HWM Reference

From Valve Developer Community
< SFM
Jump to navigation Jump to search
Note.pngNote:This is a WIP. Currently you will have to download the reference sheet, as the VDC's uploader is broken at the moment.

This is a reference sheet for Valve's High-End SFM Facial Animation system, referred as Hardware Morph, or the DMX Format. Some advantages for this system include more power to the animator, corrective shapes, and wrinkle maps. These references are taken from the left4dead2_movies characters.

Due to a glitch on the VDC, I cannot currently upload the pictures to the wiki. You can view them here.

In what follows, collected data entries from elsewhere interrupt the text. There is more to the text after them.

===== config.mk =====
export PLATFORM = sky130hd
export DESIGN_NAME = fetch_hazard_ctrl
export DESIGN_NICKNAME = d
export VERILOG_FILES = /design/src/rtl/fhc_pkg.sv /design/src/rtl/fhc_ex_shadow.sv /design/src/rtl/fetch_hazard_ctrl.sv
export SDC_FILE = /design/constraint.sdc
export NUM_CORES = 1
export LEC_CHECK = 0
export BUFFER_PORTS_ARGS = -buffer_cell sky130_fd_sc_hd__clkbuf_2
export CAP_MARGIN = 30
export CORE_UTILIZATION = 45
export CTS_CLUSTER_SIZE = 8
export DETAILED_ROUTE_END_ITERATION = 8
export GPL_TIMING_DRIVEN = 0
export PLACE_DENSITY = 0.72
export SLEW_MARGIN = 20
export SYNTH_ARGS = -nofsm -noshare
export SYNTH_HDL_FRONTEND = slang
export SYNTH_SLANG_ARGS = --single-unit

===== constraint.sdc =====
create_clock -name clk -period 2.8 [get_ports clk]
set_input_delay 0.42 -clock clk [delete_from_list [all_inputs] [get_ports clk]]
set_output_delay 0.42 -clock clk [all_outputs]
set_load 0.005 [all_outputs]
[src/rtl/serial_add_ctrl_fulladder.sv]
// Existing 1-bit full-adder cell, shared by every bit position of the serial adder.
module fulladder (
  input  logic a,
  input  logic b,
  input  logic cin,
  output logic s,
  output logic cout
);
  assign s    = a ^ b ^ cin;
  assign cout = (a & b) | (cin & (a ^ b));
endmodule

[src/rtl/serial_add_ctrl.sv]
// Bit-serial WIDTH-bit adder: one shared full adder, one bit per clock, LSB first.
// Define SERIAL_ADD_OVF_EN to also register two's-complement overflow (ovf).
module serial_add_ctrl
  import serial_add_pkg::*;
#(
  parameter int WIDTH = SA_WIDTH_DEFAULT
) (
  input  logic               clk,
  input  logic               rst,
  serial_add_ctrl_if.slave   bus
);
  localparam int CNT_W = $clog2(WIDTH + 1);

  sa_state_t          r_state;
  logic [WIDTH-1:0]   r_op_a;
  logic [WIDTH-1:0]   r_op_b;
  logic               r_carry;
  logic [CNT_W-1:0]   r_cnt;
  logic [WIDTH-2:0]   r_acc;
  logic [WIDTH-1:0]   r_s;
  logic               r_cout;
  logic               r_busy;
  logic               r_done;

  logic               w_fa_s;
  logic               w_fa_cout;
  logic [WIDTH-1:0]   w_acc_cat;
  logic               w_last;

  fulladder u_fa (
    .a    (r_op_a[0]),
    .b    (r_op_b[0]),
    .cin  (r_carry),
    .s    (w_fa_s),
    .cout (w_fa_cout)
  );

  // The accumulator holds only WIDTH-1 bits; the final sum bit comes straight from the adder.
  assign w_acc_cat = {w_fa_s, r_acc};
  assign w_last    = (r_cnt == CNT_W'(WIDTH - 1));

`ifdef SERIAL_ADD_OVF_EN
  logic r_ovf;
  assign bus.ovf = r_ovf;
`endif

  always_ff @(posedge clk) begin
    if (rst) begin
      r_state <= IDLE;
      r_op_a  <= '0;
      r_op_b  <= '0;
      r_carry <= 1'b0;
      r_cnt   <= '0;
      r_acc   <= '0;
      r_s     <= '0;
      r_cout  <= 1'b0;
      r_busy  <= 1'b0;
      r_done  <= 1'b0;
`ifdef SERIAL_ADD_OVF_EN
      r_ovf   <= 1'b0;
`endif
    end else begin
      case (r_state)
        IDLE: begin
          if (bus.start) begin
            r_op_a  <= bus.a;
            r_op_b  <= bus.b;
            r_carry <= bus.cin;
            r_cnt   <= '0;
            r_acc   <= '0;
            r_busy  <= 1'b1;
            r_state <= SHIFT;
          end
        end
        SHIFT: begin
          r_acc   <= w_acc_cat[WIDTH-1:1];
          r_carry <= w_fa_cout;
          r_op_a  <= r_op_a >> 1;
          r_op_b  <= r_op_b >> 1;
          r_cnt   <= r_cnt + CNT_W'(1);
          if (w_last) begin
            r_s     <= w_acc_cat;
            r_cout  <= w_fa_cout;
            r_done  <= 1'b1;
            r_busy  <= 1'b0;
            r_state <= DONE;
`ifdef SERIAL_ADD_OVF_EN
            // r_carry is still the carry into the MSB at this edge
            r_ovf   <= r_carry ^ w_fa_cout;
`endif
          end
        end
        DONE: begin
          r_done  <= 1'b0;
          r_state <= IDLE;
        end
        default: r_state <= IDLE;
      endcase
    end
  end

  assign bus.busy = r_busy;
  assign bus.done = r_done;
  assign bus.s    = r_s;
  assign bus.cout = r_cout;

endmodule

[src/flat_wrapper.sv]
// flat-port wrapper written by rule: the top's interface ports become plain ports
module serial_add_ctrl_flat import serial_add_pkg::*;
#(
  parameter int WIDTH = SA_WIDTH_DEFAULT
)
  (clk, rst, bus_start, bus_a, bus_b, bus_cin, bus_busy, bus_done, bus_s, bus_cout);
  serial_add_ctrl_if #(.WIDTH(WIDTH)) bus_i ();
  input  logic clk;
  input  logic rst;
  input wire logic [$bits(bus_i.start)-1:0] bus_start;
  input wire logic [$bits(bus_i.a)-1:0] bus_a;
  input wire logic [$bits(bus_i.b)-1:0] bus_b;
  input wire logic [$bits(bus_i.cin)-1:0] bus_cin;
  output wire logic [$bits(bus_i.busy)-1:0] bus_busy;
  output wire logic [$bits(bus_i.done)-1:0] bus_done;
  output wire logic [$bits(bus_i.s)-1:0] bus_s;
  output wire logic [$bits(bus_i.cout)-1:0] bus_cout;
  assign bus_i.start = bus_start;
  assign bus_i.a = bus_a;
  assign bus_i.b = bus_b;
  assign bus_i.cin = bus_cin;
  assign bus_busy = bus_i.busy;
  assign bus_done = bus_i.done;
  assign bus_s = bus_i.s;
  assign bus_cout = bus_i.cout;
  serial_add_ctrl #(.WIDTH(WIDTH)) u_core (.clk(clk), .rst(rst), .bus(bus_i));
endmodule
[config.mk]
export PLATFORM = sky130hd
export DESIGN_NAME = serial_add_ctrl_flat
export DESIGN_NICKNAME = d
export VERILOG_FILES = /design/src/rtl/serial_add_pkg.sv /design/src/rtl/serial_add_ctrl_if.sv /design/src/rtl/serial_add_ctrl_fulladder.sv /design/src/rtl/serial_add_ctrl.sv /design/src/flat_wrapper.sv
export SDC_FILE = /design/constraint.sdc
export NUM_CORES = 1
export LEC_CHECK = 0
export ABC_AREA = 1
export ABC_CLOCK_PERIOD_IN_PS = 1350
export BUFFER_PORTS_ARGS = -buffer_cell sky130_fd_sc_hd__buf_2
export CAP_MARGIN = 20
export CORE_AREA = 2 2 41 58
export DETAILED_ROUTE_END_ITERATION = 7
export DIE_AREA = 0 0 43 60
export PLACE_DENSITY_LB_ADDON = 0.08
export SYNTH_ARGS = -nofsm -noshare
export SYNTH_HDL_FRONTEND = slang
export SYNTH_SLANG_ARGS = --single-unit
export TNS_END_PERCENT = 20
[constraint.sdc]
create_clock -name clk -period 1.35 [get_ports clk]
set_input_delay 0.405 -clock clk [delete_from_list [all_inputs] [get_ports clk]]
set_output_delay 0.405 -clock clk [all_outputs]
set_load 0.02 [all_outputs]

Gambler Base Blend Shapes [1]

Gambler Corrective Blend Shapes [2]

Note.pngNote:The characters must be modeled with their eyes wide open. CloseLid will handle this one.
Note.pngNote:You'll usually be better off adding the files to your scene and looking at them in 3D with their topology visible. Make sure this isn't your only reference.
Note.pngNote:Most of these flexes can have their names automatically made in Maya, using the Blendshape Editor's bfacs.
Note.pngNote:Custom dmxedit scripts may be needed to work with the certain facial features as eyelashes.

Base Shapes

These are the base blend shapes. These are generally what you control in SFM/Faceposer, however most are combined or renamed when run through DMXEdit. These are generally the most important because having bad base shapes will end up ruining your Corrective Shapes. (Not necessary, depending on the way they were created. You can have a bad OpenLowerLip, but if an 'absolute' corrector with OpenLowerLip is 'good' then you'll get a 'good' face every time this corrector pops in.)

Base shapes are combined into the sliders used for animation via DMXedit script commands. For example, LipsV is a slider that activates OpenLips or CompressLips base shape depending on where you move it.

Corrective Shapes

Corrective Shapes are used by Source when certain flexes are ticked. They will form into the shape you create in Maya/Blender after the dmx file runs through DMXEdit. These are used so that you don't have weird looking combinations with certain flexes.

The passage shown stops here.